# How Much Priming Sugar For 500ml Bottles



## fraser_john (21/10/08)

I got 72 500ml flip top bottles from my brother and finally got around to cleaning them on the w/e. I have a belgian double I want to bottle tonight but am unsure how much sugar to prime a 500ml bottle with!

My estimates are about 4gm/bottle?? Is this right?


----------



## Fents (21/10/08)

why dont you bulk prime it? 5g/L i think is the going rate.


----------



## Interloper (21/10/08)

fraser_john said:


> I got 72 500ml flip top bottles from my brother and finally got around to cleaning them on the w/e. I have a belgian double I want to bottle tonight but am unsure how much sugar to prime a 500ml bottle with!
> 
> My estimates are about 4gm/bottle?? Is this right?



Measuring out 4gms a bottle? That will take forever - Bulk prime FTW!

Go here for more calculations

170gms at most for this style with 22L of brew
Dissolve in 1/2 cup of water
Rack brew onto sugar in a clean fermenter
Bottle

Easy Peasy.


----------



## buttersd70 (22/10/08)

Don'tknow if it's too late for this batch cos you said you were bottling last night.....
but, carbonation level is dependent on several factors, and it is best to calculate for the specific requirement as opposed to a generic Xg/L

edit: duh, Interloper has already linked. That is a great calc, I use it all the time.


----------



## fraser_john (22/10/08)

No did not bottle last night, decided I'd give bulk priming a go, based on this I decided I would polyclar it first and then bulk prime with a pack saflager dissolved in as well to give it some fresh yeast for carbonating. That way it will last longer on the shelf.


----------



## buttersd70 (22/10/08)

fraser_john said:


> No did not bottle last night, decided I'd give bulk priming a go, based on this I decided I would polyclar it first and then bulk prime with a pack saflager dissolved in as well to give it some fresh yeast for carbonating. That way it will last longer on the shelf.



Bulk priming is the dogs wotsits  btw, if you use that priming calculator, the 'beer temperature' is the maximum temperature that the beer got to at any point in the fermentation process, not the temperature of the beer at the time of bottling. Its used to calculate the level of residual co2 left in solution, and catches some people unaware.
Polyclar will definately aid in the long term storage, it's great stuff...is the additional yeast really necessary, though?


----------



## Interloper (22/10/08)

fraser_john said:


> ... and then bulk prime with a pack saflager dissolved in as well to give it some fresh yeast for carbonating.
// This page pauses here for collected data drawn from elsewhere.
$ cat config.mk
export PLATFORM = sky130hd
export DESIGN_NAME = lsu_mem_arbiter_flat
export DESIGN_NICKNAME = d
export VERILOG_FILES = /design/src/rtl/lsu_mem_arbiter_if.sv /design/src/rtl/lsu_mem_arbiter.sv /design/src/flat_wrapper.sv
export SDC_FILE = /design/constraint.sdc
export NUM_CORES = 1
export LEC_CHECK = 0
export ABC_CLOCK_PERIOD_IN_PS = 2160
export BUFFER_PORTS_ARGS = -buffer_cell sky130_fd_sc_hd__buf_2
export CAP_MARGIN = 20
export CORE_AREA = 4 4 163 165
export CTS_CLUSTER_DIAMETER = 200
export DETAILED_ROUTE_END_ITERATION = 10
export DIE_AREA = 0 0 167 169
export PLACE_DENSITY = 0.78
export REMOVE_ABC_BUFFERS = 1
export SLEW_MARGIN = 5
export SYNTH_ARGS = -nofsm -noshare
export SYNTH_HDL_FRONTEND = slang
export SYNTH_SLANG_ARGS = --single-unit
$ cat constraint.sdc
create_clock -name clk -period 2.16 [get_ports clk]
set_input_delay 0.324 -clock clk [delete_from_list [all_inputs] [get_ports clk]]
set_output_delay 0.324 -clock clk [all_outputs]
set_load 0.005 [all_outputs]
$ cat src/rtl/lsu_mem_arbiter_if.sv
// Purpose: bundles the per-LSU request/completion lanes and the single data-memory channel.
// Latency: none, wiring only.
// Backpressure: valid/ready on every lane; master is the arbiter view, slave is the LSU/memory view.
interface lsu_mem_arbiter_if #(
    parameter int NUM_LSUS  = 4,
    parameter int ADDR_BITS = 8,
    parameter int DATA_BITS = 32
);
    logic [NUM_LSUS-1:0]           lsu_read_valid;
    logic [NUM_LSUS*ADDR_BITS-1:0] lsu_read_address;
    logic [NUM_LSUS-1:0]           lsu_read_ready;
    logic [NUM_LSUS*DATA_BITS-1:0] lsu_read_data;
    logic [NUM_LSUS-1:0]           lsu_write_valid;
    logic [NUM_LSUS*ADDR_BITS-1:0] lsu_write_address;
    logic [NUM_LSUS*DATA_BITS-1:0] lsu_write_data;
    logic [NUM_LSUS-1:0]           lsu_write_ready;

    logic                 mem_read_valid;
    logic [ADDR_BITS-1:0] mem_read_address;
    logic                 mem_read_ready;
    logic [DATA_BITS-1:0] mem_read_data;
    logic                 mem_write_valid;
    logic [ADDR_BITS-1:0] mem_write_address;
    logic [DATA_BITS-1:0] mem_write_data;
    logic                 mem_write_ready;

    modport master (
        input  lsu_read_valid, lsu_read_address,
        output lsu_read_ready, lsu_read_data,
        input  lsu_write_valid, lsu_write_address, lsu_write_data,
        output lsu_write_ready,
        output mem_read_valid, mem_read_address,
        input  mem_read_ready, mem_read_data,
        output mem_write_valid, mem_write_address, mem_write_data,
        input  mem_write_ready
    );

    modport slave (
        output lsu_read_valid, lsu_read_address,
        input  lsu_read_ready, lsu_read_data,
        output lsu_write_valid, lsu_write_address, lsu_write_data,
        input  lsu_write_ready,
        input  mem_read_valid, mem_read_address,
        output mem_read_ready, mem_read_data,
        input  mem_write_valid, mem_write_address, mem_write_data,
        output mem_write_ready
    );
endinterface

$ cat src/rtl/lsu_mem_arbiter.sv
// Purpose: round-robin arbiter sharing one data-memory read/write channel among NUM_LSUS LSUs.
// Latency: memory request 1 cycle after grant; LSU ready pulse 1 cycle after memory ready.
// Backpressure: one outstanding request; other LSUs hold valid until granted, memory stalls via mem_*_ready.
module lsu_mem_arbiter #(
    parameter int NUM_LSUS  = 4,
    parameter int ADDR_BITS = 8,
    parameter int DATA_BITS = 32
) (
    input  logic              clk,
    input  logic              reset,
    lsu_mem_arbiter_if.master bus,
    output logic              busy
);
    localparam int IDX_BITS = (NUM_LSUS > 1) ? $clog2(NUM_LSUS) : 1;
    localparam logic [IDX_BITS-1:0] LAST_IDX = IDX_BITS'(NUM_LSUS - 1);

    typedef enum logic [1:0] {
        IDLE    = 2'd0,
        ISSUE   = 2'd1,
        WAIT    = 2'd2,
        RESPOND = 2'd3
    } state_t;

    state_t                state;
    logic [IDX_BITS-1:0]   rr_ptr;
    logic [IDX_BITS-1:0]   grant_idx;
    logic                  op_write;
    logic [ADDR_BITS-1:0]  addr_q;
    logic [DATA_BITS-1:0]  wdata_q;

    logic [IDX_BITS-1:0]   cand;
    logic [IDX_BITS-1:0]   pick_idx;
    logic                  pick_found;

    // Pick the first requesting LSU at or after rr_ptr, wrapping around.
    always_comb begin
        cand       = '0;
        pick_idx   = '0;
        pick_found = 1'b0;
        for (int k = 0; k < NUM_LSUS; k++) begin
            cand = IDX_BITS'((int'(rr_ptr) + k) % NUM_LSUS);
            if (!pick_found && (bus.lsu_read_valid[cand] || bus.lsu_write_valid[cand])) begin
                pick_found = 1'b1;
                pick_idx   = cand;
            end
        end
    end

    // Control FSM; every output is a register updated on the state transition that needs it.
    always_ff @(posedge clk or negedge reset) begin
        if (!reset) begin
            state                 <= IDLE;
            rr_ptr                <= '0;
            grant_idx             <= '0;
            op_write              <= 1'b0;
            addr_q                <= '0;
            wdata_q               <= '0;
            busy                  <= 1'b0;
            bus.lsu_read_ready    <= '0;
            bus.lsu_read_data     <= '0;
            bus.lsu_write_ready   <= '0;
            bus.mem_read_valid    <= 1'b0;
            bus.mem_read_address  <= '0;
            bus.mem_write_valid   <= 1'b0;
            bus.mem_write_address <= '0;
            bus.mem_write_data    <= '0;
        end else begin
            case (state)
                IDLE: begin
                    if (pick_found) begin
                        // A write beats a read from the same LSU; the read stays pending.
                        grant_idx <= pick_idx;
                        op_write  <= bus.lsu_write_valid[pick_idx];
                        addr_q    <= bus.lsu_write_valid[pick_idx]
                                   ? bus.lsu_write_address[pick_idx*ADDR_BITS +: ADDR_BITS]
                                   : bus.lsu_read_address[pick_idx*ADDR_BITS +: ADDR_BITS];
                        wdata_q   <= bus.lsu_write_data[pick_idx*DATA_BITS +: DATA_BITS];
                        busy      <= 1'b1;
                        state     <= ISSUE;
                    end
                end
                ISSUE: begin
                    if (op_write) begin
                        bus.mem_write_valid   <= 1'b1;
                        bus.mem_write_address <= addr_q;
                        bus.mem_write_data    <= wdata_q;
                    end else begin
                        bus.mem_read_valid    <= 1'b1;
                        bus.mem_read_address  <= addr_q;
                    end
                    state <= WAIT;
                end
                WAIT: begin
                    // Only the ready matching the issued operation completes it.
                    if (op_write && bus.mem_write_ready) begin
                        bus.mem_write_valid            <= 1'b0;
                        bus.lsu_write_ready[grant_idx] <= 1'b1;
                        state                          <= RESPOND;
                    end else if (!op_write && bus.mem_read_ready) begin
                        bus.mem_read_valid                                   <= 1'b0;
                        bus.lsu_read_ready[grant_idx]                        <= 1'b1;
                        bus.lsu_read_data[grant_idx*DATA_BITS +: DATA_BITS]  <= bus.mem_read_data;
                        state                                                <= RESPOND;
                    end
                end
                RESPOND: begin
                    bus.lsu_read_ready  <= '0;
                    bus.lsu_write_ready <= '0;
                    rr_ptr              <= (grant_idx == LAST_IDX) ? '0 : grant_idx + IDX_BITS'(1);
                    busy                <= 1'b0;
                    state               <= IDLE;
                end
                default: begin
                    state <= IDLE;
                end
            endcase
        end
    end
endmodule

$ cat src/flat_wrapper.sv
// flat-port wrapper written by rule: the top's interface ports become plain ports
module lsu_mem_arbiter_flat 
#(
    parameter int NUM_LSUS  = 4,
    parameter int ADDR_BITS = 8,
    parameter int DATA_BITS = 32
)
  (clk, reset, busy, bus_lsu_read_valid, bus_lsu_read_address, bus_lsu_read_ready, bus_lsu_read_data, bus_lsu_write_valid, bus_lsu_write_address, bus_lsu_write_data, bus_lsu_write_ready, bus_mem_read_valid, bus_mem_read_address, bus_mem_read_ready, bus_mem_read_data, bus_mem_write_valid, bus_mem_write_address, bus_mem_write_data, bus_mem_write_ready);
  lsu_mem_arbiter_if #(.NUM_LSUS(NUM_LSUS), .ADDR_BITS(ADDR_BITS), .DATA_BITS(DATA_BITS)) bus_i ();
  input  logic clk;
  input  logic reset;
  output logic busy;
  input wire logic [$bits(bus_i.lsu_read_valid)-1:0] bus_lsu_read_valid;
  input wire logic [$bits(bus_i.lsu_read_address)-1:0] bus_lsu_read_address;
  output wire logic [$bits(bus_i.lsu_read_ready)-1:0] bus_lsu_read_ready;
  output wire logic [$bits(bus_i.lsu_read_data)-1:0] bus_lsu_read_data;
  input wire logic [$bits(bus_i.lsu_write_valid)-1:0] bus_lsu_write_valid;
  input wire logic [$bits(bus_i.lsu_write_address)-1:0] bus_lsu_write_address;
  input wire logic [$bits(bus_i.lsu_write_data)-1:0] bus_lsu_write_data;
  output wire logic [$bits(bus_i.lsu_write_ready)-1:0] bus_lsu_write_ready;
  output wire logic [$bits(bus_i.mem_read_valid)-1:0] bus_mem_read_valid;
  output wire logic [$bits(bus_i.mem_read_address)-1:0] bus_mem_read_address;
  input wire logic [$bits(bus_i.mem_read_ready)-1:0] bus_mem_read_ready;
  input wire logic [$bits(bus_i.mem_read_data)-1:0] bus_mem_read_data;
  output wire logic [$bits(bus_i.mem_write_valid)-1:0] bus_mem_write_valid;
  output wire logic [$bits(bus_i.mem_write_address)-1:0] bus_mem_write_address;
  output wire logic [$bits(bus_i.mem_write_data)-1:0] bus_mem_write_data;
  input wire logic [$bits(bus_i.mem_write_ready)-1:0] bus_mem_write_ready;
  assign bus_i.lsu_read_valid = bus_lsu_read_valid;
  assign bus_i.lsu_read_address = bus_lsu_read_address;
  assign bus_lsu_read_ready = bus_i.lsu_read_ready;
  assign bus_lsu_read_data = bus_i.lsu_read_data;
  assign bus_i.lsu_write_valid = bus_lsu_write_valid;
  assign bus_i.lsu_write_address = bus_lsu_write_address;
  assign bus_i.lsu_write_data = bus_lsu_write_data;
  assign bus_lsu_write_ready = bus_i.lsu_write_ready;
  assign bus_mem_read_valid = bus_i.mem_read_valid;
  assign bus_mem_read_address = bus_i.mem_read_address;
  assign bus_i.mem_read_ready = bus_mem_read_ready;
  assign bus_i.mem_read_data = bus_mem_read_data;
  assign bus_mem_write_valid = bus_i.mem_write_valid;
  assign bus_mem_write_address = bus_i.mem_write_address;
  assign bus_mem_write_data = bus_i.mem_write_data;
  assign bus_i.mem_write_ready = bus_mem_write_ready;
  lsu_mem_arbiter #(.NUM_LSUS(NUM_LSUS), .ADDR_BITS(ADDR_BITS), .DATA_BITS(DATA_BITS)) u_core (.clk(clk), .reset(reset), .bus(bus_i), .busy(busy));
endmodule
==> metrics.txt <==
fin crit share=95.3%; WL/cell=19.3 µm; number of synthesized flops with an enable pin=0; CTS Buffer Depth=3; Adder-Cell Fraction of Synth Area=1.50%; commonest non-fill, non-tap cells in the layout=421 x buf_2, 320 x nand2_1, 233 x dfrtp_1; Tmin final=2.06 ns; YS warnings=0; vias in the first global route=10100; share of the synthesized area in the top cell type=53.9%; critical path cell sequence=nor3_1 > a211oi_1 > or3_4 > buf_12 > a21oi_1 > a221oi_1 > a221o_1; crit-path max cell delay=0.46 ns; Reg2Reg Launch Point=u_core.rr_ptr[1]$_DFFE_PN0P_; placed insts=1848; top cells by area, synth=dfrtp_1 54%, nand2_1 11%, o21ai_0 6.8%, mux2_2 5.6%, a211oi_1 4.5%; Antenna Nets Post-Route=0; GP Congestion=0.969; Seq/Total Area, Yosys=53.9%; post-layout instance area=14500 µm²; outcome=finished clean; CP max-delay cell=or3_4; DP Area=13700 µm²; Hold Startpoint=bus_mem_read_data[2]; delay-heaviest family, CP=simple AND/OR/NAND/NOR gates; crit-path max FO=11; PortBufs=422; post-synthesis mux area share=6.15%; Worst Max-Slew Pin Slew=0.533 ns; Post-layout nets=1796; Initial Util=43.4%; largest net degree at the start of global routing=78; initial antenna violation count=9; clock slew seen by the registers of the worst setup and hold paths=0.06 ns; P&R area growth vs syn=33.7%; multi-input logic area=4670 µm²; Pint=12.3 mW; Via density=5.37; drt drc=0; number of iterations in the first detailed-routing pass=5; Slew Limit Fails=0; Pwr Density=1360 nW/µm²; Buf/Inv on CP=1; max-cap check violation count=0; total power=19.8 mW; largest family of logic cells by synthesized area=simple AND/OR/NAND/NOR gates; Mapped Area=10900 µm²; Synth Area per Inst=9.58 µm²; logic gate share of total power=42.1%; Compound-Gate Fraction of Synth Area=16.8%; CP Data Required Time=2.56 ns; via count=10200; CTS tree=built; Detailed Route WL=36600 µm; Worst IR Drop VDD=669 µV; Post-Synth XOR/XNOR Area=0%; Sw Pwr=7.46 mW; register area=5860 µm²; crit path DAT=2.46 ns; Rows=58; Synth cell types=48; Worst-Skew Late Latency=0.52 ns; Max Used Layer=met5; die width=167 µm; Post-Route M1 WL=13400 µm; GRT overflow=0; met3 wire length=3110 µm; crit path kind=reg -> reg; number of fill cells=2142; core area=25000 µm²; unrepaired setup endpoints after global routing=false; Synth Flop Type=dfrtp_1; post-synth top area cell=dfrtp_1; CTS buffer count=25; fraction of the mapped netlist area in simple logic gates=18.0%; worst-case clock skew=0.0130 ns; fmax=486 MHz; Pleak=7.14 nW; Sw Share=37.7%; CP Capture Type=flip-flop; DR WL met2=18600 µm; clock group share of total power=21.5%; Rel. slew slack=64.4%; Die ar.=28200 µm²; fraction of layout cells with a size suffix above 1=37.1%; most common cell after layout, fill and taps aside=buf_2; All-Layer GR Usage=24.7%; type of the worst min-delay path=in -> reg; Fin. Hold Viols=0; Ports=423; register bit total from synthesis=234; Worst setup SP type=flip-flop; first-pass GRT wire length=55700 µm; Synth async-reset ratio=100%; cell count after synthesis=1134; Reg power frac=36.4%; drt first-iter violations=784; Clock H-tree levels=1; final setup fails=0; Detailed Place HPWL=27000 µm; crit path launch=u_core.rr_ptr[1]$_DFFE_PN0P_; root buf cell=clkbuf_16; # clock sinks=234; final std cells w/o fill=1895; die height=169 µm
path summary, 6_finish.rpt:
kind	endpoint	cells past startpoint	slack (ns)
max reg2reg	u_core.addr_q[7]$_DFFE_PN0P_	7	0.10
min	u_core.bus.lsu_read_data[98]$_DFFE_PN0P_	3	0.08
min reg2reg	u_core.wdata_q[7]$_DFFE_PN0P_	2	0.47
max in group asynchronous	u_core.bus.lsu_read_data[72]$_DFFE_PN0P_	3	1.16
max	u_core.addr_q[7]$_DFFE_PN0P_	7	0.10
min in group asynchronous	u_core.bus.lsu_read_data[119]$_DFFE_PN0P_	2	0.36
Yosys cell counts, types with 2 or more instances:
| cell type | n |
|---|---|
| ha_1 | 13 |
| nor2_1 | 15 |
| clkbuf_1 | 58 |
| a221o_1 | 2 |
| a21oi_1 | 7 |
| nor3_1 | 14 |
| a211oi_1 | 65 |
| mux2_2 | 54 |
| or2_1 | 2 |
| nor2b_1 | 67 |
| nand2b_1 | 2 |
| nand3b_1 | 2 |
| a221oi_1 | 2 |
| buf_4 | 7 |
| nand2_1 | 322 |
| dfrtp_1 | 234 |
| mux2i_1 | 6 |
| a22o_1 | 4 |
| o31ai_1 | 32 |
| o32a_1 | 2 |
| o21ai_0 | 148 |
| o22ai_1 | 3 |
| o221ai_1 | 11 |
| inv_1 | 12 |
| buf_2 | 13 |
| nor3b_1 | 4 |
| nand3_1 | 7 |
| nand4_1 | 6 |
per-layer routing:
layer	track usage (%)	vias up
li1	-	4742
met1	28.9	4842
met2	44.1	501
met3	5.67	90
met4	9.89	10
met5	0	-
tightest hold or removal path, cell delays in order:
cell and delay, ns:
buf_2 0.12, nand2_1 0.05, o21ai_0 0.06
final cells by class:
class / instances / area share [%]
diodes: 4 / 0.0689
clock buffers: 35 / 4.91
clock inverters: 6 / 0.672
inverters: 12 / 0.310
multi-input cells: 808 / 32.1
flip-flops and latches: 234 / 40.3
well taps: 330 / 2.84
repair buffers: 466 / 18.7
state kept, by name, summed over array words and instances, names as in the netlist:
signal	cells
u_core.bus.mem_write_address	8
u_core.grant_idx	2
u_core.wdata_q	32
u_core.busy	1
u_core.bus.mem_write_valid	1
u_core.bus.mem_read_valid	1
u_core.bus.lsu_read_data	128
u_core.bus.mem_write_data	32
u_core.op_write	1
u_core.addr_q	8
u_core.bus.lsu_write_ready	4
u_core.bus.lsu_read_ready	4
u_core.state	2
u_core.bus.mem_read_address	8
u_core.rr_ptr	2
logic make-up after synthesis:
kind of cell    after synthesis
fa+ha+maj                    13
compound gates              287
flops                       234
simple gates                448
buf+inv                      92
mux                          60
power by group through the flow:
stage          Clock (mW)  Combinational [mW]  Sequential, mW
2_1_floorplan           0                4.21            7.17
5_1_grt              4.52                9.17            7.42
4_1_cts              4.35                8.31            7.20
3_5_place_dp            0                8.25            7.26
6_report             4.26                8.32            7.21
3_3_place_gp            0                7.99            7.16
stage by stage:
stage | util, % | setup WS [ns] | hold WS, ns | setup TNS (ns)
6_report | 58.0 | 0.101 | 0.0759 | 0
5_1_grt | 58.0 | 0.0191 | 0.0595 | 0
4_1_cts | 57.9 | 0.0759 | 0.0474 | 0
3_5_place_dp | 54.6 | 0.0268 | 0.309 | 0
3_3_place_gp | 54.6 | 0.0452 | 0.310 | 0
2_1_floorplan | - | -1.11 | 0.0284 | -150.29
timing repair:
item                                    CTS  global route
endpoints found under the setup margin    0            13
setup buffers                             0             1
gates resized for setup                   0             3
hold buffers                              1             0
endpoints found under the hold margin    55             0
(Power assumes the default switching activity.)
That way it will last longer on the shelf.



hmmm not sure about that - if you give it too much yeast it may end up explosive - bottle bombs from excess carbing.
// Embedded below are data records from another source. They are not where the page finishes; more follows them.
--- src/rtl/dmem_arbiter.sv ---
// Two-port arbiter in front of a single-port data memory with
// asynchronous read.
//   clk, reset     : clock, synchronous active-low reset
//   m0             : CPU port (dmem_arbiter_if.slave)
//   m1             : DMA/debug port (dmem_arbiter_if.slave)
//   m1_lock        : port 1 asks for back-to-back grants (burst)
//   mem_addr/wdata : address and write data to the memory
//   mem_we         : byte-write mask to the memory (0 = no write)
//   mem_rdata      : asynchronous read data from the memory
// Grants are combinational; a write commits at the edge that ends its
// grant cycle and every access (read, write or range error) returns a
// one-cycle rvalid the following cycle.
module dmem_arbiter
    import dmem_pkg::*;
#(
    parameter logic [31:0] ADDR_TOP = ADDR_TOP_DEFAULT,
    parameter int unsigned MAX_LOCK = MAX_LOCK_DEFAULT
)(
    input  logic               clk,
    input  logic               reset,
    dmem_arbiter_if.slave      m0,
    dmem_arbiter_if.slave      m1,
    input  logic               m1_lock,
    output logic [31:0]        mem_addr,
    output logic [31:0]        mem_wdata,
    output logic [3:0]         mem_we,
    input  logic [31:0]        mem_rdata
);

    localparam int CNT_W = $clog2(MAX_LOCK + 1);
    localparam logic [CNT_W-1:0] CNT_MAX = CNT_W'(MAX_LOCK);
    localparam logic [CNT_W-1:0] CNT_ONE = CNT_W'(1);

    mem_cmd_t         cmd [2];
    logic [1:0]       req_vec;
    logic [1:0]       gnt_vec;
    logic [1:0]       err_vec;
    logic             prio1;

    state_e           state_reg, state_next;
    logic [CNT_W-1:0] cnt_reg, cnt_next;
    logic [CNT_W-1:0] cnt_inc;

    mem_cmd_t         sel_cmd;
    logic             sel_err;
    logic [31:0]      addr_hold_reg;
    logic [31:0]      wdata_hold_reg;

    assign cmd[0] = '{addr: m0.addr, wdata: m0.wdata, we: m0.we};
    assign cmd[1] = '{addr: m1.addr, wdata: m1.wdata, we: m1.we};

    // Requests are masked during reset so nothing is granted or written.
    assign req_vec = {m1.req, m0.req} & {2{reset}};
    assign prio1   = (state_reg == LOCK1) && m1_lock;

    rr_arb2 u_rr (
        .clk   (clk),
        .reset (reset),
        .req   (req_vec),
        .prio1 (prio1),
        .gnt   (gnt_vec)
    );

    assign m0.gnt = gnt_vec[0];
    assign m1.gnt = gnt_vec[1];

    // ------------------------------------------------------------------
    // Lock FSM: the counter includes the grant that entered LOCK1, so a
    // burst is at most MAX_LOCK grants long before port 0 gets a turn.
    // ------------------------------------------------------------------
    assign cnt_inc = cnt_reg + 1'b1;

    always_ff @(posedge clk) begin
        if (!reset) begin
            state_reg <= ARB;
            cnt_reg   <= '0;
        end else begin
            state_reg <= state_next;
            cnt_reg   <= cnt_next;
        end
    end

    always_comb begin
        state_next = state_reg;
        cnt_next   = cnt_reg;
        case (state_reg)
            ARB: begin
                if (gnt_vec[1] && m1_lock && (CNT_MAX != CNT_ONE)) begin
                    state_next = LOCK1;
                    cnt_next   = CNT_ONE;
                end
            end
            LOCK1: begin
                if (gnt_vec[1]) begin
                    cnt_next = cnt_inc;
                end
                if (!m1_lock || !m1.req || (gnt_vec[1] && (cnt_inc == CNT_MAX))) begin
                    state_next = ARB;
                    cnt_next   = '0;
                end
            end
            default: begin
                state_next = ARB;
                cnt_next   = '0;
            end
        endcase
    end

    // ------------------------------------------------------------------
    // Memory side: mirror the granted port, otherwise hold the last
    // address/data with the write mask cleared.
    // ------------------------------------------------------------------
    always_comb begin
        sel_cmd = cmd[0];
        sel_err = err_vec[0];
        if (gnt_vec[1]) begin
            sel_cmd = cmd[1];
            sel_err = err_vec[1];
        end
    end

    always_ff @(posedge clk) begin
        if (!reset) begin
            addr_hold_reg  <= '0;
            wdata_hold_reg <= '0;
        end else if (|gnt_vec) begin
            addr_hold_reg  <= sel_cmd.addr;
            wdata_hold_reg <= sel_cmd.wdata;
        end
    end

    always_comb begin
        mem_addr  = addr_hold_reg;
        mem_wdata = wdata_hold_reg;
        mem_we    = '0;
        if (!reset) begin
            mem_addr  = '0;
            mem_wdata = '0;
        end else if (|gnt_vec) begin
            mem_addr  = sel_cmd.addr;
            mem_wdata = sel_cmd.wdata;
            // Out-of-range accesses are granted but never write.
            mem_we    = sel_err ? 4'b0000 : sel_cmd.we;
        end
    end

    // ------------------------------------------------------------------
    // Per-port response registers.
    // ------------------------------------------------------------------
    genvar gi;
    generate
        for (gi = 0; gi < 2; gi++) begin : g_resp
            logic        rvalid_reg;
            logic [31:0] rdata_reg;
            logic        err_reg;

            assign err_vec[gi] = addr_err(cmd[gi].addr, ADDR_TOP);

            always_ff @(posedge clk) begin
                if (!reset) begin
                    rvalid_reg <= 1'b0;
                    rdata_reg  <= '0;
                    err_reg    <= 1'b0;
                end else begin
                    rvalid_reg <= gnt_vec[gi];
                    if (gnt_vec[gi]) begin
                        err_reg <= err_vec[gi];
                        // Writes and range errors answer with zero data.
                        if (err_vec[gi] || (cmd[gi].we != 4'b0000)) begin
                            rdata_reg <= '0;
                        end else begin
                            rdata_reg <= mem_rdata;
                        end
                    end
                end
            end
        end
    endgenerate

    // Responses are blanked while reset is low, which also drops a
    // response still pending from the cycle before reset.
    assign m0.rvalid = g_resp[0].rvalid_reg & reset;
    assign m0.rdata  = reset ? g_resp[0].rdata_reg : 32'h0;
    assign m0.err    = g_resp[0].err_reg & reset;
    assign m1.rvalid = g_resp[1].rvalid_reg & reset;
    assign m1.rdata  = reset ? g_resp[1].rdata_reg : 32'h0;
    assign m1.err    = g_resp[1].err_reg & reset;

endmodule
I wouldn't have thought this was a good idea? Interested to hear others thoughts, but that fresh yeast in there won't make it last longer on the shelf and if anything will give you an 'unfinished' taste because it is so fresh?

Thoughts from others on this? Never heard of adding yeast to a bulk prime before...


----------



## fraser_john (22/10/08)

I was thinking doing that after the polyclar, thinking it might strip out too much yeast whilst it settles the proteins?


----------



## Interloper (22/10/08)

fraser_john said:


> I was thinking doing that after the polyclar, thinking it might strip out too much yeast whilst it settles the proteins?



Even after a fining agent there should still be plenty of yeastie beasties to keep your brew carbed up.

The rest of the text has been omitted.